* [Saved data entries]

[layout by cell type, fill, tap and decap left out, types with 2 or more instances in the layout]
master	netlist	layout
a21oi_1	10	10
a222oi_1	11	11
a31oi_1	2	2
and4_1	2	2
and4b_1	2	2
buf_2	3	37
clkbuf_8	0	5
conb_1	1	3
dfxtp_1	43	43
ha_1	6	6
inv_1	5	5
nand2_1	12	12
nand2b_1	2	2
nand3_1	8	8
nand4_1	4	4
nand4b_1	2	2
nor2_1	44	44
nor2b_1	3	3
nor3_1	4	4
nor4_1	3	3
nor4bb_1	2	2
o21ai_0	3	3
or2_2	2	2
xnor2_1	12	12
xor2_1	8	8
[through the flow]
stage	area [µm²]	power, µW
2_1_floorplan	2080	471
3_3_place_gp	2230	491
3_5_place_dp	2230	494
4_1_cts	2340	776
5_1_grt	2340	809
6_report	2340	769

* * *

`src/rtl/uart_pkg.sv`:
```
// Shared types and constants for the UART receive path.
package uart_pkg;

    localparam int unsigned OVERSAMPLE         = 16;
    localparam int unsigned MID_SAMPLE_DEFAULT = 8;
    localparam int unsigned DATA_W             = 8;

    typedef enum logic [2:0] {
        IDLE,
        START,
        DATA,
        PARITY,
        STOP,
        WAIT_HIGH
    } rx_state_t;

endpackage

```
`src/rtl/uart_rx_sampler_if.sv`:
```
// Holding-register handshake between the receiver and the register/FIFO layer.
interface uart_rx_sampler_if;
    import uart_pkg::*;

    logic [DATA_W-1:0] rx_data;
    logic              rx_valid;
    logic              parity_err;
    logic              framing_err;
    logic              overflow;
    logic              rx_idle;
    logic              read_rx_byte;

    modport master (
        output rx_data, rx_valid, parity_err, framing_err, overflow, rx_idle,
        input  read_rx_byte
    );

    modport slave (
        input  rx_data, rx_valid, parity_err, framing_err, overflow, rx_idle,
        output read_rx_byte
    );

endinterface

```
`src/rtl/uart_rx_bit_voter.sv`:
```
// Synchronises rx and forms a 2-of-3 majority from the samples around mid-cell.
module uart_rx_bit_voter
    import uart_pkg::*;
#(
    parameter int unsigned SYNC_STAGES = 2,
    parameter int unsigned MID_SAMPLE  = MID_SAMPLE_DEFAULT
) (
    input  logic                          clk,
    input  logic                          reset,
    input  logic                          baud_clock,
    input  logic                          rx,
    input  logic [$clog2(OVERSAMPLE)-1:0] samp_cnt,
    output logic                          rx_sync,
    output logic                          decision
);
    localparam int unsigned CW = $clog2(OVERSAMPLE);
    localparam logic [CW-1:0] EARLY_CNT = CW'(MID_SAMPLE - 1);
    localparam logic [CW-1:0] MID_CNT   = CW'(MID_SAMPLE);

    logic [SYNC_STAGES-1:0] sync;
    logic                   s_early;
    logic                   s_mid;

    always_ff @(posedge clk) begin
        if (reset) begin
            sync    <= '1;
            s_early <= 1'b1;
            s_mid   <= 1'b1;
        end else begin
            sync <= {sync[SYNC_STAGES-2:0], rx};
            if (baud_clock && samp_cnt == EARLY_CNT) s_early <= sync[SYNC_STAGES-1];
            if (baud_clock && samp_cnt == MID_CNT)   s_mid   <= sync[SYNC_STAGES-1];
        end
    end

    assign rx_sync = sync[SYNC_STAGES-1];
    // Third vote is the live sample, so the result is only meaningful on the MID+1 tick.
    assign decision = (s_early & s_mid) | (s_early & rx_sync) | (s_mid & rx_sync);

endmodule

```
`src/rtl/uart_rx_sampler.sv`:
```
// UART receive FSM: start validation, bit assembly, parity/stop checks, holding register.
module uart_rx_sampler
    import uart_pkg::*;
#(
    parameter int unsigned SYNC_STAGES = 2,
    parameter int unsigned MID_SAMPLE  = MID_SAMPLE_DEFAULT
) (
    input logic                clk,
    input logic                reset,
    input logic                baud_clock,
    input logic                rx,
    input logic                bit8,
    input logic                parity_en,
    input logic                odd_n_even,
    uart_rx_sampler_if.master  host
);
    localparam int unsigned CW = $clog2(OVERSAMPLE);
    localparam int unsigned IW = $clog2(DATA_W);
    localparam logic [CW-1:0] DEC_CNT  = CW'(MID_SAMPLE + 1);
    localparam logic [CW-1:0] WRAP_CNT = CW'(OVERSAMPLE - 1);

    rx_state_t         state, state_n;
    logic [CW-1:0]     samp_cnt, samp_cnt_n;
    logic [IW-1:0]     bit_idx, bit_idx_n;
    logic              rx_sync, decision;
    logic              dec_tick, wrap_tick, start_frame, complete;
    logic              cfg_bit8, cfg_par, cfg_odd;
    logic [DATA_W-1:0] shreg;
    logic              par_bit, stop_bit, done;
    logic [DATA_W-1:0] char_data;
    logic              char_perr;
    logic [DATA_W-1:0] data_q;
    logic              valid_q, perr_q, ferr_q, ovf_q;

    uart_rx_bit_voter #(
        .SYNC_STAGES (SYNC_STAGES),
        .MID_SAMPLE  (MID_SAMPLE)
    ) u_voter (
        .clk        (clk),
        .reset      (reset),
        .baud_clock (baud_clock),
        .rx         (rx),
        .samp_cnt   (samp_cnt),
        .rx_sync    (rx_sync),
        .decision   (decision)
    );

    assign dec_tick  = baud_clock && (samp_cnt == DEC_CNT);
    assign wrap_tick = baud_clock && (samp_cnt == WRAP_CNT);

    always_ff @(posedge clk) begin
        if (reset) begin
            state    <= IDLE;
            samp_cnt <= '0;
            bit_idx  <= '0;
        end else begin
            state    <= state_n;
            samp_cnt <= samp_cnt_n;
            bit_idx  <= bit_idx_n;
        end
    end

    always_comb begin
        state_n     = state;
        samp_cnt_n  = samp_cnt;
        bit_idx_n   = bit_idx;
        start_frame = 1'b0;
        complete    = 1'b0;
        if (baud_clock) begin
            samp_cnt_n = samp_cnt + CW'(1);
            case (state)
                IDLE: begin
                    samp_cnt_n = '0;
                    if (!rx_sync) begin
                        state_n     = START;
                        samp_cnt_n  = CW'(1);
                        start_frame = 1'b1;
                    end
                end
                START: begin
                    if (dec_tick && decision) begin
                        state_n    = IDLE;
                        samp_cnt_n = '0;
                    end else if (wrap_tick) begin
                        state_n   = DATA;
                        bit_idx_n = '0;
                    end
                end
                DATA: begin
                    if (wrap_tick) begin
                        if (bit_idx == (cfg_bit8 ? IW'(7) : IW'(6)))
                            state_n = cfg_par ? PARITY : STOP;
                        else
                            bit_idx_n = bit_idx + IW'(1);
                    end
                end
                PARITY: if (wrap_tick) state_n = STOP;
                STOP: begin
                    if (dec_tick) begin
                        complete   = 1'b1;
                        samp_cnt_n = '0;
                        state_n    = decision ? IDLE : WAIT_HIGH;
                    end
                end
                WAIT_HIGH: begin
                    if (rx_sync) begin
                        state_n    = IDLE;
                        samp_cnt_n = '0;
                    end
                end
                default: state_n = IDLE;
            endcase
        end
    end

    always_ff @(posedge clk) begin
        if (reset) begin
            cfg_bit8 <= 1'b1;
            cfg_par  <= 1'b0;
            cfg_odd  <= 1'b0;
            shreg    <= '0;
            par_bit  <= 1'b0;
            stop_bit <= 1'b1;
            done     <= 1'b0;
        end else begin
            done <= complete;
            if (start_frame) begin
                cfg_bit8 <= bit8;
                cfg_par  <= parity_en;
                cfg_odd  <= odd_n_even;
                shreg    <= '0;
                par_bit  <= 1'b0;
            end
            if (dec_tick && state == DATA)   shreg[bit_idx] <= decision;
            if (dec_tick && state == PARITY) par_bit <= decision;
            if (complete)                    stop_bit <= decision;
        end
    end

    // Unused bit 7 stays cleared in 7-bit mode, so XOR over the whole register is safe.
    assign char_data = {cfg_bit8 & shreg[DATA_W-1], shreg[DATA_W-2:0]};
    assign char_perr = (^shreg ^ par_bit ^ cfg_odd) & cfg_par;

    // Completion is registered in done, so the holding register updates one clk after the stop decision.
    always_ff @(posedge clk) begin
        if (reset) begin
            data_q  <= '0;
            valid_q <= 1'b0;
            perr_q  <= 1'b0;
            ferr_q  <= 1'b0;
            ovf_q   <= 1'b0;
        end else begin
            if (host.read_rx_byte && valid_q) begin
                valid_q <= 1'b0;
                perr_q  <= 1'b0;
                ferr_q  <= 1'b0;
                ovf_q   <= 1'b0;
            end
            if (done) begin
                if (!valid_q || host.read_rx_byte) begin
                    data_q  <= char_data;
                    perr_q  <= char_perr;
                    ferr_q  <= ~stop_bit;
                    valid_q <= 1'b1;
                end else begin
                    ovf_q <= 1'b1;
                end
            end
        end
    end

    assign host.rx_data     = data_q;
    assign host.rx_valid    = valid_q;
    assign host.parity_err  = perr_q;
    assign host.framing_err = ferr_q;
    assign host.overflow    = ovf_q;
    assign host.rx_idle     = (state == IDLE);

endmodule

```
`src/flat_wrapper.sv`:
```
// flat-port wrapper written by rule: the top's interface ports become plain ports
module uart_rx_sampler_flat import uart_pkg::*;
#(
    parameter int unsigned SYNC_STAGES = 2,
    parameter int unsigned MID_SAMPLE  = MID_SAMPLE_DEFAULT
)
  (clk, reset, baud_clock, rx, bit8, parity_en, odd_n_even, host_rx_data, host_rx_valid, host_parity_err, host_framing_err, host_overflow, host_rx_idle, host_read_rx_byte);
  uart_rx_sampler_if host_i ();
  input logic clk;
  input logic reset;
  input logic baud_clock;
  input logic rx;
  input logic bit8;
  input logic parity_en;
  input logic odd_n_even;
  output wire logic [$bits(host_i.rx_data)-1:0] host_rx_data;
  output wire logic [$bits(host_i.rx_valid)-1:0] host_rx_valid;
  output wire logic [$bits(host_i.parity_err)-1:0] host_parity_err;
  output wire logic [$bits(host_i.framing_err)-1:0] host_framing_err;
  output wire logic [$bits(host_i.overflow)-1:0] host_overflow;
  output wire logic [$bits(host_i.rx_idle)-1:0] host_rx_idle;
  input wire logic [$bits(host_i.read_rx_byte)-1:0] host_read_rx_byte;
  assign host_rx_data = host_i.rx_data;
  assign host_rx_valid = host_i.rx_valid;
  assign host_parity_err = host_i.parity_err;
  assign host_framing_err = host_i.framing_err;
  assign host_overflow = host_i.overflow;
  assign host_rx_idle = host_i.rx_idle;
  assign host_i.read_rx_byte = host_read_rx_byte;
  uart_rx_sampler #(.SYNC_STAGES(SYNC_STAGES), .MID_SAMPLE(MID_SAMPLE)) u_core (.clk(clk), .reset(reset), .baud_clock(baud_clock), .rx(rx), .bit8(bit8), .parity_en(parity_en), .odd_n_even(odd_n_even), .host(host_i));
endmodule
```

* [Requirement]
Scan the data, and report each line that uses the word "layout".

* [Solution to the problem]
[layout by cell type, fill, tap and decap left out, types with 2 or more instances in the layout]
master	netlist	layout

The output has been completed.